The presence of period effects does not imply absence of cohort effects, since the two forces are not mutually exclusive. Suppose cohorts exposed to the 1918 influenza are somehow scarred such that they experience higher cardiovascular death rates. The upward trend of cardio death rates in the 1920s of 35–44 year-olds should be matched by a similar trend among 45–54 year-olds in the 1930s, and for 55–64 year-olds in the 1940s, and so on, at least until out-selection of the dead has diminished the putative scarring effect. By looking at 10-year age groups with 10-year lags, we looked at the mortality experiences of the same cohort over time. Under the null hypothesis of cohort effects, other lags should produce less strong co-movement, since the cohort overlap is much less (for example, 10-year age data and a 5-year lag). We see no preference for 10 years among all the lags in the G–G test statistics, which we interpret as lack of support for cohort effects.

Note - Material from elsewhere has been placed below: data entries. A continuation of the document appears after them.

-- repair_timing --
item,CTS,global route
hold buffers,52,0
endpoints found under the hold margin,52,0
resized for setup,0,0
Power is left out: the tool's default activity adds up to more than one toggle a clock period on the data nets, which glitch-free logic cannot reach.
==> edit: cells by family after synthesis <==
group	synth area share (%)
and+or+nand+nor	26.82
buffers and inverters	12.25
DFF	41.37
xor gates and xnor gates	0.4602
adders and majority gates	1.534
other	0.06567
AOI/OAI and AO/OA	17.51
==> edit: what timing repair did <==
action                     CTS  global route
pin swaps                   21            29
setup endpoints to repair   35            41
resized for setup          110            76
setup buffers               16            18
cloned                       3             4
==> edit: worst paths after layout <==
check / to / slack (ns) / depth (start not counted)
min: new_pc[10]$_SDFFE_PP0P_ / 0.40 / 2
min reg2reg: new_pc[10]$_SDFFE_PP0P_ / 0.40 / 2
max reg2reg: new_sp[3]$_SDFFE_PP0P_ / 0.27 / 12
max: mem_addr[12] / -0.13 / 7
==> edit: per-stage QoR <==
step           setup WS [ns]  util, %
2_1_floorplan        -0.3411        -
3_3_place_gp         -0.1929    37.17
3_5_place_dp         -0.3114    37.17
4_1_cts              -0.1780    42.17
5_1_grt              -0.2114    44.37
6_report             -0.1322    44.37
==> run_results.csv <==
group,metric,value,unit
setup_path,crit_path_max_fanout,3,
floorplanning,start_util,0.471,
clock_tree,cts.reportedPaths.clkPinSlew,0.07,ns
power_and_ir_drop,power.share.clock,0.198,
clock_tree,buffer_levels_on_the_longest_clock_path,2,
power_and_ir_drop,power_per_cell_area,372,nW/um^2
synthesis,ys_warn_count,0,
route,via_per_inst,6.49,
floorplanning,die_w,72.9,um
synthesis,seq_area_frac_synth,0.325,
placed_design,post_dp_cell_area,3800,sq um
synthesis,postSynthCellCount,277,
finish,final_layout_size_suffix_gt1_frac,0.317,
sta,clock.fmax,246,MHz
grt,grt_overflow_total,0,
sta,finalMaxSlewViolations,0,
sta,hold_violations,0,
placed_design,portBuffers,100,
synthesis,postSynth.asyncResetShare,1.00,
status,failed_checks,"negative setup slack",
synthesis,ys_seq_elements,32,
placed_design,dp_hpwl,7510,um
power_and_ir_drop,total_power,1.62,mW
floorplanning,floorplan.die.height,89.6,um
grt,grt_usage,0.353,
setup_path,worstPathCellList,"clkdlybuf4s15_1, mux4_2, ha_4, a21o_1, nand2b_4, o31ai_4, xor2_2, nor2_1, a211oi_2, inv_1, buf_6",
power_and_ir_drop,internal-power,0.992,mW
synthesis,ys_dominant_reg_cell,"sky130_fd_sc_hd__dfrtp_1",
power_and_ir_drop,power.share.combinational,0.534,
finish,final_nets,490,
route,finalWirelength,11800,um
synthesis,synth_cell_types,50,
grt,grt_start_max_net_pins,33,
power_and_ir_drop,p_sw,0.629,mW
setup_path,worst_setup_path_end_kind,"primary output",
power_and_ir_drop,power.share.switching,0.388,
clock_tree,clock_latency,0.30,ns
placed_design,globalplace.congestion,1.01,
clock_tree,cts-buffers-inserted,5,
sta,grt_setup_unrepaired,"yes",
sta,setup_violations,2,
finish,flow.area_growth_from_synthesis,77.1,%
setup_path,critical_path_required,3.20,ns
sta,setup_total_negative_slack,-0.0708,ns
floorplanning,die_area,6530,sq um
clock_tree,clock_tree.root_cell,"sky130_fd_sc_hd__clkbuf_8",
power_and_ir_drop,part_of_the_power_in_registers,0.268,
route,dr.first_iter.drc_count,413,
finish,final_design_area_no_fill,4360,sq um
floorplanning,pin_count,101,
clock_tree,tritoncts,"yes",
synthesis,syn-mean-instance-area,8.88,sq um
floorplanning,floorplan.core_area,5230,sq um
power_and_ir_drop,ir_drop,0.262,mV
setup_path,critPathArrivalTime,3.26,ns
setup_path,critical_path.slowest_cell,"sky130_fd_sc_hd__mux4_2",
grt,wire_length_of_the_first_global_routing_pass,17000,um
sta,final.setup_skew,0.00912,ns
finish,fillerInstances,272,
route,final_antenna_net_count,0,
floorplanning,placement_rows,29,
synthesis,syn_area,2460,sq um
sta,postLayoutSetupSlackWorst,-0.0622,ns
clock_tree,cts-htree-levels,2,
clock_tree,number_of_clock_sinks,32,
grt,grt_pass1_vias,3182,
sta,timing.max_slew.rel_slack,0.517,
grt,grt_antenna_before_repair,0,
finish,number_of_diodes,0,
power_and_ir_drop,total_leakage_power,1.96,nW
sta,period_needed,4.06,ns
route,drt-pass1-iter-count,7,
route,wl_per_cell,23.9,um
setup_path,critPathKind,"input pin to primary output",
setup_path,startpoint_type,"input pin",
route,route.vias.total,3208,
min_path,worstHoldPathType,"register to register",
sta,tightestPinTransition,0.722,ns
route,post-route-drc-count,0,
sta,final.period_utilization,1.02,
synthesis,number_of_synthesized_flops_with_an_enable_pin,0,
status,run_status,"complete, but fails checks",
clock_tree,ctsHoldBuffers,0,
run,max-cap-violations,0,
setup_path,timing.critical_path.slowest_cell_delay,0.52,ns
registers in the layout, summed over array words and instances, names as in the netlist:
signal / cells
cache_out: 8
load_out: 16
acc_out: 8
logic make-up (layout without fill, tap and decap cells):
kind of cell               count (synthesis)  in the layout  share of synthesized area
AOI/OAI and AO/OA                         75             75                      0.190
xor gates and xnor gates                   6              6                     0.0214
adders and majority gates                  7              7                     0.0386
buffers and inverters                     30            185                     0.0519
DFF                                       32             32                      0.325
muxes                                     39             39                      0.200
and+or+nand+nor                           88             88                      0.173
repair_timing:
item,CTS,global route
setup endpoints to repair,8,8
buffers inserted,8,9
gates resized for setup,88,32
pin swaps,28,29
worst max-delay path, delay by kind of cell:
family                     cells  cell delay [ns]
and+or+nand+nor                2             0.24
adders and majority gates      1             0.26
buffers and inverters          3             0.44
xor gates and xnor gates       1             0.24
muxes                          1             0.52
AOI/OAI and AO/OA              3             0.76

This study has a number of limitations. Preston (1976) makes the point that cardiovascular diseases are especially subject to misclassificiation as causes of death. This invites the alternate hypothesis that the decline in cardiovascular mortality could be due to improvements in death classification which move similar deaths to non-cardiac causes. However, our broad definition of cardiovascular mortality (cf. Appendix) would seem to buffer against this. So does the fact, also noted by Preston (1976), that cardiovascular causes are often the replacement for causes such as “senility” that nowadays are regarded as so-called garbage codes (in other words, technical improvements over time can increase as well as diminish cardiovascular death counts).
The available data are in ten-year age groups, which are wider than ideal. Five-year age groups (unavailable in the historical data) would be preferable because they are more detailed than the data at our disposal, while still being wide enough to smooth digit-preferences (e.g., heaping of deaths of 75 year-olds in 1975) that plague single-year data. Individual-level data, such as a modern epidemiological cohort study, with measured exposure to the 1918 influenza, would be the best, but are unavailable. The influenza hypothesis as regards cardiovascular mortality was framed using aggregate data, and, we believe, can be tested further using aggregate data that is more granular (age groups). The 20th century cardiovascular mortality epidemic remains somewhat mysterious. The role of the rise and fall of tobacco smoking also should be considered; the timing and sex-specific aspects align with the patterns of cardiovascular mortality (Bongaarts, 2014).
We find the hypothesis that the 1918 influenza pandemic played a key role in the 20th century cardiovascular mortality epidemic to be creative and original. However, it is not congruent with the available data on long-term changes in heart disease mortality, when arrayed by sex × age × period. A complete explanation of the twentieth century cardiovascular mortality epidemic in the United States remains elusive.